I hope this is of some help.Take care . . . from Lexi


----------



## SJH (Jan 6, 2004)

Thanks for the replies. Pizza is a no go for me as I can't have cheese either, unless it is goats cheese. I will certainly check out your thread on IBS friendly foods but like you said everyones IBS is triggered by different things. I know for a fact that raw onion is an absolute no no!!Lexi - Like you I just think Im going to have to take more time over my shopping.


----------



## SHERBIE (Dec 23, 2003)

Try non-dairy cheese! Available from Holland and Barrett and herbalists. Its ok and looks and tastes like dairylea cheese slices!


----------



## GoLightly (Mar 23, 2003)

I think it's something else they put in the soup! I can eat tomatoes, homemade tinned tomato based dishes, etc. I had my D pretty much under control with calcium and imodium until I had spicy Italian soup for lunch. I had D within 2 hours. I don't know what it was in the soup, it was mainly tomatoes too I'm sure. I don't have any regular food triggers but I'm never eating that again (it was a quality cold counter one and delicious!)Can you eat tomato- based sauces at home?


----------



## floridagrl321 (Jan 13, 2004)

There is something called "Prelief" that helps ith acidic foods. You can try that. My doc told me to try it but I haven't gotten to yet. You can get it at CVS...Floridagrl


----------



## Lexi_Con (Aug 18, 2003)

Hi SJH,I cannot eat any dairy, or red meat.Any pizza made me very sick, very quickly.I missed pizza so much!
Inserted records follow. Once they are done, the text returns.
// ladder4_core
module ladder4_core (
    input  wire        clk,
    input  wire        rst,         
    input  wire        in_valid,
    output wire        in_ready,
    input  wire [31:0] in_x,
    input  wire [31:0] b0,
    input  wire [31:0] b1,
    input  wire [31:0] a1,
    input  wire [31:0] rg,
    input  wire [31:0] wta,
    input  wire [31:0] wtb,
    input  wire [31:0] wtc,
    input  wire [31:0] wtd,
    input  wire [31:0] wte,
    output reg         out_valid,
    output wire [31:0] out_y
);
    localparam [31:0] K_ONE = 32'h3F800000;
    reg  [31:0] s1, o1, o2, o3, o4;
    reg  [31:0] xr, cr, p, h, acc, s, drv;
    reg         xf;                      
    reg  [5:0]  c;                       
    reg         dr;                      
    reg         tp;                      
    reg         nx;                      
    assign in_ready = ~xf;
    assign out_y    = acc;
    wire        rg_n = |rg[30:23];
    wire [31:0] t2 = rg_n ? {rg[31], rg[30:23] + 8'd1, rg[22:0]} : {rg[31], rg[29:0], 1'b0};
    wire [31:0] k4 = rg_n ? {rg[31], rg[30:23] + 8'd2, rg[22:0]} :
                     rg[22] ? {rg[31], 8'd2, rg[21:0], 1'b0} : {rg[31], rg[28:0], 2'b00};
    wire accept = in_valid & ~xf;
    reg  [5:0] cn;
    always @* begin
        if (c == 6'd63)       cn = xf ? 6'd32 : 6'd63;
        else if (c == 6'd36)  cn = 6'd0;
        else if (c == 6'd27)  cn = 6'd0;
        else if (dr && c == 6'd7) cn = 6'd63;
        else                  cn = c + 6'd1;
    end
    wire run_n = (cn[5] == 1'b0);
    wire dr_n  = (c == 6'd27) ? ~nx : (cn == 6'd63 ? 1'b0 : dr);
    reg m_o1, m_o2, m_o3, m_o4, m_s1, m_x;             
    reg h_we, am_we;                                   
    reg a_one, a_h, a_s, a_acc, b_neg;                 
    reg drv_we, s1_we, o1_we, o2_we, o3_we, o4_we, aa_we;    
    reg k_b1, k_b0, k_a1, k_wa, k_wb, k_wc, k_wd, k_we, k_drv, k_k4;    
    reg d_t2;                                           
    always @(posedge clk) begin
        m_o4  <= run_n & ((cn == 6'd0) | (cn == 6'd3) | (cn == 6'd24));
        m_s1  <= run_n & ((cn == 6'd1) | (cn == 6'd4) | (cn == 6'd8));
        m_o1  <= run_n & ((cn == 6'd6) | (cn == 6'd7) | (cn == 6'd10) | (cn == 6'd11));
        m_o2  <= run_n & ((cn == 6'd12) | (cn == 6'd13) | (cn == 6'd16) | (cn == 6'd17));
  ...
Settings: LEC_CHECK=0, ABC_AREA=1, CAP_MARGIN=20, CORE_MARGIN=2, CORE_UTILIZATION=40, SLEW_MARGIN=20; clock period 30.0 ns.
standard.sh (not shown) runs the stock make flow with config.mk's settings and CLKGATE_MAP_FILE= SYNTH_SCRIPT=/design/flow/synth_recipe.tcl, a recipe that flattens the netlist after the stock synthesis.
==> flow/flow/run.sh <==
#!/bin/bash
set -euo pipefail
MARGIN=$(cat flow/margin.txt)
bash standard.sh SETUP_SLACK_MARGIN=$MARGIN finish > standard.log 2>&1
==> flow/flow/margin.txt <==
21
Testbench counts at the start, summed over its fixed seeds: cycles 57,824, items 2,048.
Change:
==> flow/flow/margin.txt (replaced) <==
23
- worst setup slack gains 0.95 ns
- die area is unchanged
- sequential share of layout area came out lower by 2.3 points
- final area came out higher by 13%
This is an optimization exercise on Yosys and OpenROAD, whose aim is small area, not a production implementation.
In this exercise RTL edits were held to simulation tests only and were not proved equivalent to the original.
Power is estimated from default activity; no workload was simulated. No driver is modelled on the clock port, so clocking that relies on it looks cheaper here than on a real chip.

==> job 3658: inputs <==
==> flow/design.v (excerpt) <==
module gpcodec #(
    parameter integer CLK_KHZ = 1         
) (
    input  wire         clk,
    input  wire         rst,              
    input  wire         start,
    input  wire [7:0]   op_in,
    input  wire [1:0]   narg_in,
    input  wire [31:0]  a0_in,
    input  wire [31:0]  a1_in,
    input  wire [31:0]  a2_in,
    input  wire [4:0]   rx_sel,
    output wire         busy,
    output wire         done,
    output wire         fail,
    output wire         rvalid,
    output wire [2:0]   rkind,
    output wire [3:0]   fcode,
    output wire [31:0]  cmd,
    output wire [7:0]   rx_byte,
    output wire [5:0]   rxlen,
    output wire [7:0]   r_byte,
    output wire [15:0]  r_u16,
    output wire [8:0]   r_acc_x,
    output wire [8:0]   r_acc_y,
    output wire [8:0]   r_acc_z,
    output wire [31:0]  r_tbits,
    output wire [31:0]  r_hbits,
    output wire [135:0] r_tc100,
    output wire         r_tc100_valid,
    output wire [135:0] r_hc100,
    output wire         r_hc100_valid,
    output wire         req_valid,
    output wire [1:0]   req_kind,
    output wire [6:0]   req_addr,
    input  wire         rsp_valid,
    input  wire         rsp_last,
    input  wire         rsp_fault,
    input  wire [7:0]   rsp_data
);
clock: 20.0 ns
lec_check: 0
cap_margin: 0
core_margin: 2
core_utilization: 60
place_density: 0.75
slew_margin: 0
standard.sh (not shown) runs the stock make flow with config.mk's settings and CLKGATE_MAP_FILE= SYNTH_SCRIPT=/design/flow/synth_recipe.tcl, a recipe that flattens the netlist after the stock synthesis.
==> flow/flow/run.sh <==
#!/bin/bash
# Layout flow: the standard ORFS flow (standard.sh) with three changes, all
# aimed at cell area (the timing at 20 ns has a wide margin):
#  - synthesis maps the logic with an area-oriented ABC script (flow/area.abc)
#    instead of ORFS's speed script; everything else in the synthesis is the
#    standard one (synth_recipe.tcl), so the registers are the same;
#  - port buffers are sky130_fd_sc_hd__buf_1 instead of ORFS's default pick;
#  - the clock tree uses clkbuf cells of one size with larger sink clusters and
#    no dummy loads.
# Each tool's output is in standard.log and in orfs/logs/.
set -euo pipefail
work=$(pwd)

# synthesis script: the standard one, with the ABC script swapped
cat > "$work/synth_area.tcl" <<EOT
proc abc {args} {
  set i [lsearch -exact \$args -script]
  if {\$i >= 0} { set args [lreplace \$args [expr {\$i + 1}] [expr {\$i + 1}] $work/flow/area.abc] }
  yosys abc {*}\$args
}
source $work/synth_recipe.tcl
EOT
sed "s#$work/synth_recipe.tcl#$work/synth_area.tcl#" standard.sh > standard_area.sh
grep -q "synth_area.tcl" standard_area.sh

export BUFFER_PORTS_ARGS="-buffer_cell sky130_fd_sc_hd__buf_1"
export CTS_ARGS="-sink_clustering_enable -repair_clock_nets -dont_use_dummy_load -buf_list sky130_fd_sc_hd__clkbuf_16 -sink_clustering_size 30 -sink_clustering_max_diameter 120"
bash standard_area.sh > standard.log 2>&1
==> flow/flow/area.abc <==
strash
&get -n
&deepsyn -T 60
&put
balance
rewrite
refactor
balance
rewrite
rewrite -z
balance
refactor -z
rewrite -z
balance
dch -f
amap
==> inputs of job 2418, as changes to job 3658 <==
--- a/flow/design.v
+++ b/flow/design.v
@@ -166,13 +166,16 @@
     wire [7:0] enc_p0 = (narg_in > 2'd0) ? a0_in[7:0] : 8'd0;
     wire [7:0] enc_p1 = (narg_in > 2'd1) ? a1_in[7:0] : 8'd0;
     wire [7:0] enc_p2 = (op_in == OP_LB_SETALL) ? ((narg_in > 2'd1) ? a1_in[15:8] : 8'd0)
                                                 : ((narg_in > 2'd2) ? a2_in[7:0]  : 8'd0);
     wire [CNT_W-1:0] settle_end = delay_ms(op) * CLK_KHZ;
     always @(posedge clk) begin
-        cnt <= (accept || rsp_end) ? {CNT_W{1'b0}} : cnt + 1'b1;
+        if (accept || rsp_end)
+            cnt <= (phase == AWAIT_BLOCK) ? {{(CNT_W-5){1'b0}}, len[4:0]} : {CNT_W{1'b0}};
+        else
+            cnt <= cnt + 1'b1;
         if (rst) begin
             phase <= IDLE;
         end else begin
             case (phase)
                 IDLE, DONE: begin
                     if (accept) begin
@@ -235,15 +238,14 @@
                 end
                 default: phase <= IDLE;
             endcase
         end
     end
     wire wr_byte  = (phase == AWAIT_BYTE) && rsp_end;
-    wire [5:0] rot_sum = {1'b0, cnt[4:0]} + {1'b0, len[4:0]};
     wire rot      = (phase == ENGINE) &&
-                    (((cnt[9:5] == 5'd0) && (len[4:0] != 5'd0) && !rot_sum[5]) ||
+                    (((cnt[9:5] == 5'd0) && (cnt[4:0] != 5'd0) && (len[4:0] != 5'd0)) ||
                      ((cnt[9:8] == 2'b10) && (cnt[7:2] == 6'd0)) ||
                      ((cnt[9:8] == 2'b10) && (cnt[7:5] == 3'b111) && (cnt[4:2] != 3'b111)));
     wire rx_shift = (rsp_beat && !len[5]) || wr_byte || rot;
     integer i;
     genvar k;
     generate
--- a/flow/flow/run.sh
+++ b/flow/flow/run.sh
@@ -21,8 +21,8 @@
 source $work/synth_recipe.tcl
 EOT
 sed "s#$work/synth_recipe.tcl#$work/synth_area.tcl#" standard.sh > standard_area.sh
 grep -q "synth_area.tcl" standard_area.sh
 
 export BUFFER_PORTS_ARGS="-buffer_cell sky130_fd_sc_hd__buf_1"
-export CTS_ARGS="-sink_clustering_enable -repair_clock_nets -dont_use_dummy_load -buf_list sky130_fd_sc_hd__clkbuf_16 -sink_clustering_size 30 -sink_clustering_max_diameter 120"
+export CTS_ARGS="-sink_clustering_enable -repair_clock_nets -dont_use_dummy_load -buf_list sky130_fd_sc_hd__clkbuf_8 -sink_clustering_size 16 -sink_clustering_max_diameter 80"
 bash standard_area.sh > standard.log 2>&1
- CAP_MARGIN: 0 -> 20
- CORE_UTILIZATION: 60 -> 70
- PLACE_DENSITY: 0.75 -> 0.85
- SLEW_MARGIN: 0 -> 20
==> inputs of job 9444, as changes to job 3658 <==
--- a/flow/design.v
+++ b/flow/design.v
@@ -7,13 +7,15 @@
     input  wire [7:0] expo,        
     output wire [4:0] mi,          
     input  wire       mbit,        
     output wire       shift,       
     output wire       out          
 );
-    wire [7:0] ip = f + ~expo;
+    reg  [7:0] ip;
+    always @(posedge clk)
+        ip <= (f == 8'd0) ? ~expo : ip + 8'd1;
     wire in_m = run && (ip[7:5] == 3'b101) && !(ip[4] && ip[3]);
     assign mi = ip[4:0];
     wire mb = in_m && ((ip[4:0] == 5'd23) || mbit);      
     reg       d1, d2, d3, d4;
     reg [1:0] cy;
     wire [2:0] sum = {2'b00, mb} + {2'b00, d3} + {2'b00, d4} + {1'b0, cy};
@@ -24,24 +26,24 @@
         d2 <= d1;
         d3 <= d2;
         d4 <= d3;
         cy <= clr ? 2'd0 : sum[2:1];
     end
     reg  pp, st, rc, sn;
-    wire first = (f == 8'd53);
+    wire first = (f == 8'd54);
     wire up    = pp && (st || p);             
     wire rce   = first ? up : rc;
     wire mag   = p ^ rce;
     wire sne   = first ? 1'b0 : sn;
     always @(posedge clk) begin
         pp <= p;
         st <= clr ? 1'b0 : (st | pp);
         rc <= p & rce;
         sn <= sne | mag;
     end
-    assign shift = run && (f >= 8'd53) && (f < 8'd189);
+    assign shift = run && (f >= 8'd54) && (f < 8'd190);
     assign out   = go && (mag ^ (sgn && sne));
 endmodule
 module gpcodec #(
     parameter integer CLK_KHZ = 1         
 ) (
     input  wire         clk,
@@ -143,14 +145,13 @@
     endfunction
     reg [2:0]       phase;
     reg [2:0]       fc;               
     reg [31:0]      cmd_r;
     reg [CNT_W-1:0] cnt;              
     reg [5:0]       len;
-    reg [7:0]       rxn [0:31];       
-    wire [7:0]      rx [0:31];
+    reg [7:0]       rx [0:31];
     reg [271:0]     counts;           
     wire [7:0] op = cmd_r[31:24];
     assign busy      = phase[2] || (phase == ENGINE);
     assign done      = (phase == DONE);
     assign fail      = done && (fc != F_NONE);
     assign rvalid    = done && (fc == F_NONE);
@@ -227,52 +228,38 @@
                             fc  <= F_SHORT;
                             len <= 6'd0;
                         end
                     end
                 end
                 ENGINE: begin
-                    if (cnt[9:8] == 2'b10 && cnt[7:0] == 8'hFF)
+                    if (cnt[8:0] == 9'h1FF)
                         phase <= DONE;
                 end
                 default: phase <= IDLE;
             endcase
         end
     end
-    wire wr_byte  = (phase == AWAIT_BYTE) && rsp_end;
-    wire [5:0] rot_sum = {1'b0, cnt[4:0]} + {1'b0, len[4:0]};
-    wire rot      = (phase == ENGINE) &&
-                    (((cnt[9:5] == 5'd0) && (len[4:0] != 5'd0) && !rot_sum[5]) ||
-                     ((cnt[9:8] == 2'b10) && (cnt[7:2] == 6'd0)) ||
-                     ((cnt[9:8] == 2'b10) && (cnt[7:5] == 3'b111) && (cnt[4:2] != 3'b111)));
-    wire rx_shift = (rsp_beat && !len[5]) || wr_byte || rot;
-    integer i;
-    genvar k;
-    generate
-        for (k = 0; k < 32; k = k + 1) begin : g_rx
-            assign rx[k] = ~rxn[k];
-        end
-    endgenerate
-    always @(posedge clk) begin
-        if (rx_shift) begin
-            for (i = 0; i < 31; i = i + 1)
-                rxn[i] <= rxn[i + 1];
-            rxn[31] <= rot ? rxn[0] : ~rsp_data;
-        end
+    wire wr_byte = (phase == AWAIT_BYTE) && rsp_end;
+    always @(posedge clk) begin
+        if (rsp_beat && !len[5])
+            rx[len[4:0]] <= rsp_data;
+        else if (wr_byte)
+            rx[0] <= rsp_data;
     end
     wire       engine = (phase == ENGINE);
-    wire       run    = engine && (cnt[9] ^ cnt[8]);
+    wire       slot   = cnt[8];                  
     wire       dht_ok = (op == OP_DHTREAD) && (fc == F_NONE);
-    wire       f_sgn  = rx[4][7];                 
-    wire [7:0] f_exp  = {rx[4][6:0], rx[3][7]};
+    wire       f_sgn  = slot ? rx[8][7] : rx[4][7];
+    wire [7:0] f_exp  = slot ? {rx[8][6:0], rx[7][7]} : {rx[4][6:0], rx[3][7]};
     wire       f_go   = dht_ok && (f_exp != 8'hFF) && (f_exp >= 8'd119);
     wire [4:0] mi;
     wire       shift, cbit;
-    wire [4:0] rd_sel = engine ? {3'b000, mi[4:3] + 2'd1} : rx_sel;
+    wire [4:0] rd_sel = engine ? {2'b00, slot, mi[4:3] + 2'd1} : rx_sel;
     wire [7:0] rd_byte = rx[rd_sel];
     gpc_round2 u_round (
-        .clk(clk), .run(run), .f(cnt[7:0]), .go(f_go), .sgn(f_sgn), .expo(f_exp),
+        .clk(clk), .run(engine), .f(cnt[7:0]), .go(f_go), .sgn(f_sgn), .expo(f_exp),
         .mi(mi), .mbit(rd_byte[mi[2:0]]), .shift(shift), .out(cbit)
     );
     always @(posedge clk)
         if (shift)
             counts <= {cbit, counts[271:1]};
     wire [2:0] kind = rvalid ? kind_of(op) : K_NONE;
@@ -282,13 +269,13 @@
     wire k_th  = (kind == K_TEMP_HUM);
     wire [31:0] t_bits = {rx[4], rx[3], rx[2], rx[1]};
     wire [31:0] h_bits = {rx[8], rx[7], rx[6], rx[5]};
     assign rkind         = kind;
     assign rxlen         = len;
     assign rx_byte       = ({1'b0, rx_sel} < len) ? rd_byte : 8'd0;
-    assign r_byte        = (kind == K_DIGITAL) ? rx[31] : 8'd0;
+    assign r_byte        = (kind == K_DIGITAL) ? rx[0] : 8'd0;
     assign r_u16         = k_u16 ? {rx[1], rx[2]} : k_led ? {rx[2], rx[1]} : 16'd0;
     assign r_acc_x       = k_acc ? sb(rx[1]) : 9'd0;
     assign r_acc_y       = k_acc ? sb(rx[2]) : 9'd0;
     assign r_acc_z       = k_acc ? sb(rx[3]) : 9'd0;
     assign r_tbits       = k_th ? t_bits : 32'd0;
     assign r_hbits       = k_th ? h_bits : 32'd0;
==> flow/flow/run.sh (replaced) <==
#!/bin/bash
# Standard ORFS layout, with smaller port buffers and a clock tree without dummy loads.
set -euo pipefail
export BUFFER_PORTS_ARGS="-buffer_cell sky130_fd_sc_hd__buf_1"
export CTS_ARGS="-sink_clustering_enable -repair_clock_nets -dont_use_dummy_load -buf_list sky130_fd_sc_hd__clkbuf_8"
bash standard.sh > standard.log 2>&1
- CAP_MARGIN: 0 -> 20
- CORE_UTILIZATION: 60 -> 40
- PLACE_DENSITY: 0.75 -> 0.6
- SLEW_MARGIN: 0 -> 20
removed: flow/flow/area.abc
==> flow_metrics.py <==
metrics = {
    "status": {
        "status": "complete, no violations",
    },
    "timing": {
        "worstMarginPinSlew_ns": 1.162,
        "period_share_pct": 57.47,
    },
    "global_route": {
        "grt_pass1_wl_mm": 89.85,
    },
    "routing": {
        "dr.first_iter.drc_count": 1783,
        "wl_mm": 64.17,
    },
    "setup_path": {
        "reg2reg_slack_ns": 12.86,
        "crit_family": "simple AND/OR/NAND/NOR gates",
    },
    "pwr": {
        "power_mw": 2.488,
        "pg_seq_mw": 1.65,
    },
    "yosys": {
        "ys_seq_elements": 592,
    },
}
Source of the figures above: job 3658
My version of pizza uses soy "mozzarella", soy "pepperoni", and canned sliced mushrooms.This is on a base of a small amount of canned plain tomato sauce on which I sprinkle Italian Seasoning.Since I live alone, I just use the store-bought pizza shells and make my own "meatless, dairyless, tomato-reduced" version of pizza.This is also much lower in fat: no disgusting rivulets of grease up your forerams when eating it!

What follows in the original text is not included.